Recorded data:
===== src/rtl/sctl_mute.sv =====
module sctl_mute
  import sctl_pkg::*;
#(
  parameter int HOLD_WORDS = 3072
) (
  input  logic    clk,
  input  logic    rst_n,
  input  fs_sel_e fs_in,
  input  logic    word_tick,
  output logic    mute_q
);

  localparam int               CNT_W  = $clog2(HOLD_WORDS + 1);
  localparam logic [CNT_W-1:0] HOLD_V = CNT_W'(HOLD_WORDS);

  fs_sel_e          rate_q;
  logic             primed_q;
  logic [CNT_W-1:0] cnt_q, cnt_d;
  logic             mute_d;
  logic             change;

  always_comb begin
    change = primed_q && (fs_in != rate_q);
    mute_d = mute_q;
    cnt_d  = cnt_q;
    if (change) begin
      mute_d = 1'b1;
      cnt_d  = HOLD_V;
    end else if (mute_q && word_tick) begin
      cnt_d = cnt_q - CNT_W'(1);
      if (cnt_q == CNT_W'(1)) mute_d = 1'b0;
    end
  end

  always_ff @(posedge clk or negedge rst_n) begin
    if (!rst_n) begin
      rate_q   <= FS_44K1;
      primed_q <= 1'b0;
      mute_q   <= 1'b0;
      cnt_q    <= '0;
    end else begin
      rate_q   <= fs_in;
      primed_q <= 1'b1;
      mute_q   <= mute_d;
      cnt_q    <= cnt_d;
    end
  end

  // a rate change loads the full hold-off and mutes
  p_mute_start_r8: assert property (@(posedge clk) disable iff (!rst_n)
    change |=> (mute_q && cnt_q == HOLD_V));

  // without a word strobe the hold-off does not advance
  p_mute_hold_r8: assert property (@(posedge clk) disable iff (!rst_n)
    (mute_q && !word_tick && !change) |=> (mute_q && $stable(cnt_q)));

  // release only happens on a word strobe
  p_mute_release_r8: assert property (@(posedge clk) disable iff (!rst_n)
    $fell(mute_q) |-> $past(word_tick));

  // a change inside the hold-off restarts it
  p_mute_restart_r9: assert property (@(posedge clk) disable iff (!rst_n)
    (mute_q && change) |=> (cnt_q == HOLD_V));

  // without a rate change an idle mute stays idle
  p_mute_quiet_r10: assert property (@(posedge clk) disable iff (!rst_n)
    (!mute_q && !change) |=> !mute_q);

endmodule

Task directions: Each entry above should be repeated exactly, with no line left out.

Result of the task:
===== src/rtl/sctl_mute.sv =====
module sctl_mute
  import sctl_pkg::*;
#(
  parameter int HOLD_WORDS = 3072
) (
  input  logic    clk,
  input  logic    rst_n,
  input  fs_sel_e fs_in,
  input  logic    word_tick,
  output logic    mute_q
);

  localparam int               CNT_W  = $clog2(HOLD_WORDS + 1);
  localparam logic [CNT_W-1:0] HOLD_V = CNT_W'(HOLD_WORDS);

  fs_sel_e          rate_q;
  logic             primed_q;
  logic [CNT_W-1:0] cnt_q, cnt_d;
  logic             mute_d;
  logic             change;

  always_comb begin
    change = primed_q && (fs_in != rate_q);
    mute_d = mute_q;
    cnt_d  = cnt_q;
    if (change) begin
      mute_d = 1'b1;
      cnt_d  = HOLD_V;
    end else if (mute_q && word_tick) begin
      cnt_d = cnt_q - CNT_W'(1);
      if (cnt_q == CNT_W'(1)) mute_d = 1'b0;
    end
  end

  always_ff @(posedge clk or negedge rst_n) begin
    if (!rst_n) begin
      rate_q   <= FS_44K1;
      primed_q <= 1'b0;
      mute_q   <= 1'b0;
      cnt_q    <= '0;
    end else begin
      rate_q   <= fs_in;
      primed_q <= 1'b1;
      mute_q   <= mute_d;
      cnt_q    <= cnt_d;
    end
  end

  // a rate change loads the full hold-off and mutes
  p_mute_start_r8: assert property (@(posedge clk) disable iff (!rst_n)
    change |=> (mute_q && cnt_q == HOLD_V));

  // without a word strobe the hold-off does not advance
  p_mute_hold_r8: assert property (@(posedge clk) disable iff (!rst_n)
    (mute_q && !word_tick && !change) |=> (mute_q && $stable(cnt_q)));

  // release only happens on a word strobe
  p_mute_release_r8: assert property (@(posedge clk) disable iff (!rst_n)
    $fell(mute_q) |-> $past(word_tick));

  // a change inside the hold-off restarts it
  p_mute_restart_r9: assert property (@(posedge clk) disable iff (!rst_n)
    (mute_q && change) |=> (cnt_q == HOLD_V));

  // without a rate change an idle mute stays idle
  p_mute_quiet_r10: assert property (@(posedge clk) disable iff (!rst_n)
    (!mute_q && !change) |=> !mute_q);

endmodule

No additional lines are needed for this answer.